I used to be such a good sleeper. I could sleep for 12 hours non-stop with no problem. Lately, i have been dreading night time. Right now it is 3:30. I have been up since 2:00. My mind is ready to sleep. . . it is turned off, just waiting to be completely asleep. It is my body that won't let me. I am so sick of sleeping with four pillows (two under my head, one between my knees and one under my belly). I am sick of only having two sleeping positions- on my left side or on my right side. I am sick of turning over in bed and having to fling the covers off of me to get the pillows situated after i turn to my other side. I am sick of it taking so much energy to just flip over in bed.
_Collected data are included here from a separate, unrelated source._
==> src/rtl/irq_controller.sv <==
// -----------------------------------------------------------------------------
// irq_controller
//   Prioritising interrupt controller for the microcode sequencer. Raw pins are
//   synchronised, turned into per-channel set requests (rising edge or level
//   high), collected in a pending register and arbitrated either by fixed
//   priority with nesting (lowest index wins) or round-robin without nesting.
//
// Ports
//   clk           single clock, rising edge
//   arst          asynchronous active-low reset
//   irq_pins      raw asynchronous request pins
//   irq_edge_sel  per channel: 1 = rising-edge, 0 = level-high
//   irq_mask      per channel arbitration enable (pending is set regardless)
//   irq_en        global interrupt enable
//   rr_mode       0 = fixed priority with nesting, 1 = round-robin
//   int_ack       one-cycle acknowledge, honoured only while int_pending = 1
//   eoi           one-cycle end-of-interrupt
//   clear_all     one-cycle clear of pending, in-service, rr pointer, request
//   int_pending   registered interrupt request to the sequencer
//   irq_vector    {zero-extension, winning channel, 1'b0}, held between acks
//   irq_status    pending register
//   in_service    in-service register
// -----------------------------------------------------------------------------
module irq_controller #(
  parameter int NUM_IRQ     = 8,
  parameter int SYNC_STAGES = 2
) (
  input  logic               clk,
  input  logic               arst,
  input  logic [NUM_IRQ-1:0] irq_pins,
  input  logic [NUM_IRQ-1:0] irq_edge_sel,
  input  logic [NUM_IRQ-1:0] irq_mask,
  input  logic               irq_en,
  input  logic               rr_mode,
  input  logic               int_ack,
  input  logic               eoi,
  input  logic               clear_all,
  output logic               int_pending,
  output logic [7:0]         irq_vector,
  output logic [NUM_IRQ-1:0] irq_status,
  output logic [NUM_IRQ-1:0] in_service
);

  localparam int                 IDX_W = (NUM_IRQ > 1) ? $clog2(NUM_IRQ) : 1;
  localparam logic [NUM_IRQ-1:0] ONE   = NUM_IRQ'(1);

  logic [NUM_IRQ-1:0] sync_p0 [SYNC_STAGES];
  logic [NUM_IRQ-1:0] hist_p1;
  logic [NUM_IRQ-1:0] req_p2;
  logic [NUM_IRQ-1:0] sync_last;
  logic [NUM_IRQ-1:0] rise;
  logic [NUM_IRQ-1:0] set_vec;
  logic [NUM_IRQ-1:0] lowbit;
  logic [NUM_IRQ-1:0] below;
  logic [NUM_IRQ-1:0] elig;
  logic [NUM_IRQ-1:0] ack_bit;
  logic [NUM_IRQ-1:0] eoi_bit;
  logic [IDX_W-1:0]   rr_ptr;
  logic [IDX_W-1:0]   winner;
  logic [IDX_W-1:0]   rr_next;
  logic               any_elig;
  logic               ack_fire;

  // First set bit of vec, searching upward from start with wrap-around.
  function automatic logic [IDX_W-1:0] first_from(input logic [NUM_IRQ-1:0] vec,
                                                   input logic [IDX_W-1:0]   start);
    logic [IDX_W-1:0] r;
    logic [IDX_W-1:0] k;
    logic             found;
    r     = '0;
    found = 1'b0;
    for (int i = 0; i < NUM_IRQ; i++) begin
      k = IDX_W'((int'(start) + i) % NUM_IRQ);
      if (!found && vec[k]) begin
        r     = k;
        found = 1'b1;
      end
    end
    return r;
  endfunction

  always_comb begin
    sync_last = sync_p0[SYNC_STAGES-1];
    rise      = sync_last & ~hist_p1;
    set_vec   = (irq_edge_sel & rise) | (~irq_edge_sel & sync_last);
    // lowbit isolates the lowest in-service bit; below is every index under it,
    // which wraps to all ones when nothing is in service.
    lowbit    = in_service & (~in_service + ONE);
    below     = lowbit - ONE;
    if (rr_mode) elig = (in_service == '0) ? (irq_status & irq_mask) : '0;
    else         elig = irq_status & irq_mask & below;
    any_elig  = |elig;
    winner    = first_from(elig, rr_mode ? rr_ptr : '0);
    rr_next   = IDX_W'((int'(winner) + 1) % NUM_IRQ);
    // int_pending lags the pending state by a cycle, so also require a live
    // winner before honouring an acknowledge.
    ack_fire  = int_ack & int_pending & any_elig;
    ack_bit   = ack_fire ? (ONE << winner) : '0;
    // In round-robin mode at most one bit is in service, so the lowest set
    // bit is that bit.
    eoi_bit   = eoi ? lowbit : '0;
  end

  always_ff @(posedge clk or negedge arst) begin
    if (!arst) begin
      for (int s = 0; s < SYNC_STAGES; s++) sync_p0[s] <= '0;
      hist_p1     <= '0;
      req_p2      <= '0;
      irq_status  <= '0;
      in_service  <= '0;
      rr_ptr      <= '0;
      int_pending <= 1'b0;
      irq_vector  <= 8'h00;
    end else begin
      // Stage p0: pin synchroniser chain
      sync_p0[0] <= irq_pins;
      for (int s = 1; s < SYNC_STAGES; s++) sync_p0[s] <= sync_p0[s-1];
      // Stage p1: edge history behind the last synchroniser flop
      hist_p1 <= sync_last;
      if (clear_all) begin
        req_p2      <= '0;
        irq_status  <= '0;
        in_service  <= '0;
        rr_ptr      <= '0;
        int_pending <= 1'b0;
      end else begin
        // Stage p2: registered set request per channel
        req_p2      <= set_vec;
        // Pending / in-service update; a same-cycle set beats the ack clear
        irq_status  <= (irq_status & ~ack_bit) | req_p2;
        in_service  <= (in_service & ~eoi_bit) | ack_bit;
        int_pending <= irq_en & any_elig;
        if (ack_fire) begin
          irq_vector <= 8'({winner, 1'b0});
          if (rr_mode) rr_ptr <= rr_next;
        end
      end
    end
  end

endmodule

==> config.mk <==
export PLATFORM = sky130hd
export DESIGN_NAME = irq_controller
export DESIGN_NICKNAME = d
export VERILOG_FILES = /design/src/rtl/irq_controller.sv
export SDC_FILE = /design/constraint.sdc
export NUM_CORES = 1
export LEC_CHECK = 0
export ABC_AREA = 1
export BUFFER_PORTS_ARGS = -buffer_cell sky130_fd_sc_hd__buf_4
export CORE_MARGIN = 4
export CORE_UTILIZATION = 50
export CTS_CLUSTER_DIAMETER = 120
export DETAILED_ROUTE_END_ITERATION = 6
export GPL_ROUTABILITY_DRIVEN = 0
export PLACE_DENSITY = 0.76
export SYNTH_ARGS = -nofsm -noshare
export SYNTH_HDL_FRONTEND = slang
export SYNTH_SLANG_ARGS = --single-unit
==> constraint.sdc <==
create_clock -name clk -period 3.3 [get_ports clk]
set_input_delay 0.66 -clock clk [delete_from_list [all_inputs] [get_ports clk]]
set_output_delay 0.66 -clock clk [all_outputs]
set_load 0.05 [all_outputs]
==> impl_metrics.yaml <==
power:
  powerDensity_nw_per_um2: 377.1
  p_leak_nw: 2.050
  ir_drop_mv: 0.4393
yosys:
  async_reset_ff_frac: 1.000
  synth.area.top_cells: "dfrtp_1, nand2_1, nand3_1"
  ys_top_cells_by_count: "nand2_1, dfrtp_1, inv_1"
  syn_area_um2: 3119
  synth-seq-area-share: 0.4412
  yosysMostFrequentCell: "nand2_1"
  synth_ff_type: "dfrtp_1"
  syn_inst: 369
  ys_seq_elements: 55
  yosys_warnings: 0
  synth_edf_count: 0
  synth.distinct_cells: 36
  syn_area_per_cell_um2: 8.453
  yosysTopAreaCell: "dfrtp_1"
  synth_top_area_share: 0.4412
detailed_routing:
  vias: 2767
  via_per_inst: 5.301
  drt.antenna.violating_nets: 0
  wl_per_cell_um: 14.76
  drtPass1Iterations: 4
  wirelength_um: 7704
  drc: 0
  drt_iter0_markers: 89
placed_design:
  buffer_ports.inserted: 50
  dp_cells: 510
  pre_cts_ws_ps: -196.4
  dp_hpwl_um: 6029
sta:
  max_slew_margin: 0.5602
  setup_ws_ps: 232.4
  hold_slack_ps: 357.8
  fin_skew_ps: 5.923
  hold_viol: 0
  tightestPinTransition_ps: 659.7
  fin_crit_sh: 0.9296
  timing.final.crit_period_ps: 3068
  maxSlewViolCount: 0
  fmax_mhz: 326.0
  setup_viol: 0
worst_hold_path:
  min_path_type: "flop to flop"
global_routing:
  grt_util_met1: 0.2581
  gr-usage-met3: 0.03311
  grt.overflow.total: 0
  grt_max_degree: 56
  grt_usage: 0.2123
  gr-max-usage-layer: "met2"
  grt_use_met2: 0.3830
  grt_pass1_vias: 2742
  grt_pass1_wl_um: 12610
  antenna_found_initial: 0
floorplan:
  rows: 28
  io_pins: 56
  start_util: 0.5207
  die_w_um: 86.99
  dieArea_um2: 7566
  coreArea_um2: 5991
  die_h_um: 86.99
cts:
  root_buffer: "clkbuf_8"
  cts_buffers: 5
  cts.path.max_buffers: 2
  clock_latency_ps: 310
  clock_sink_count: 55
  cts_tree: "done"
  h-tree-depth: 2
  clk_pin_slew_ps: 100
run:
  cap_violations: 0
setup_path:
  cp_max_fo: 4
  crit_path_start_kind: "flop"
  cp.arrival_ps: 3270
  crit_type: "flop to flop"
  critPathRequiredTime_ps: 3500
  endpoint_kind: "flop"
finish:
  seqCellArea_um2: 1379
  fillers: 495
  fin_cells: 522
  diodes: 0
  nets: 484
  multiInputGateArea_um2: 1607
  drive_above_1_share: 0.3647
  area_growth_pct: 26.59
  utilization: 0.6591
run_status:
  run_status: "finished clean"
==> report_power, final <==
part	switching, mW	internal (mW)	total, mW
Sequential	0.0211	0.710	0.731
Combinational	0.242	0.130	0.372
Clock	0.228	0.158	0.386
Total	0.492	0.997	1.49
==> worst max-delay path, stage by stage (launching register included) <==
cell and delay [ps]:
dfrtp_1 430, nor2_4 160, nand2_4 80, buf_4 170, nor2_2 170, o2111ai_2 160, nand3_1 100, nand2_1 80
buf_4 150, nand2_1 50, nand2_1 80, inv_2 120, nand3_1 110, nor2_1 120, nor2_1 60, nand2_1 80
nand2_2 70, inv_1 80, ha_1 140, inv_1 30, nor2_1 160, nand3_1 130, a21oi_1 150, nor2_1 50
But what i am REALLY tired of is the itching. I think i have four different rashes/skin conditions going on right now. I go to the doctors Tuesday and i was hoping i could make it till then. Ever since camping, i have heat rash under my arms and in my inner thigh. That is the easiest to find relief for. . . cortizone. On the top of my hands i have the itchiest little bumps. . . that have since moved from the tops of my hands to my wrists to my palms and then to the sides of my fingers. I cannot stand itchy palms. Caladryl (sp?) lotion works for a bit, but an ice pack works the best.

I won't go in to the different itching i have on my stomach, my boobs, or my elbows. The bathroom is filled with lotions that bring some relief for some, but don't touch the others.

A couple nights ago i took a Benedryl. I am allowed to during pregnancy, but i try to limit medication i put in my body. That night, i slept so well. I didn't wake up during the night with such intense itchiness. I wasn't conscious of rolling over repeatedly and having to adjust my pillows. The ice packs stayed in the freezer and the couch didn't get my usual middle of the night visit. It was wonderful. But i also didn't hear TJ get up or Jaelynne. I was OUT! I should have taken another one last night. . . it is too late now. I would ruin my whole Saturday by being in a sleepy trance. Although, it looks like i may be anyway. . . going on two hours now.

I should chop all my nails off, then maybe the itching won't be so satisfying as i am doing it but so horrible once i stop.

I don't know when the next night time will be when i sleep soundly. After pregnancy there won't be any relief, but i look forward to a year from now when i don't dread night time, but rather look forward to it.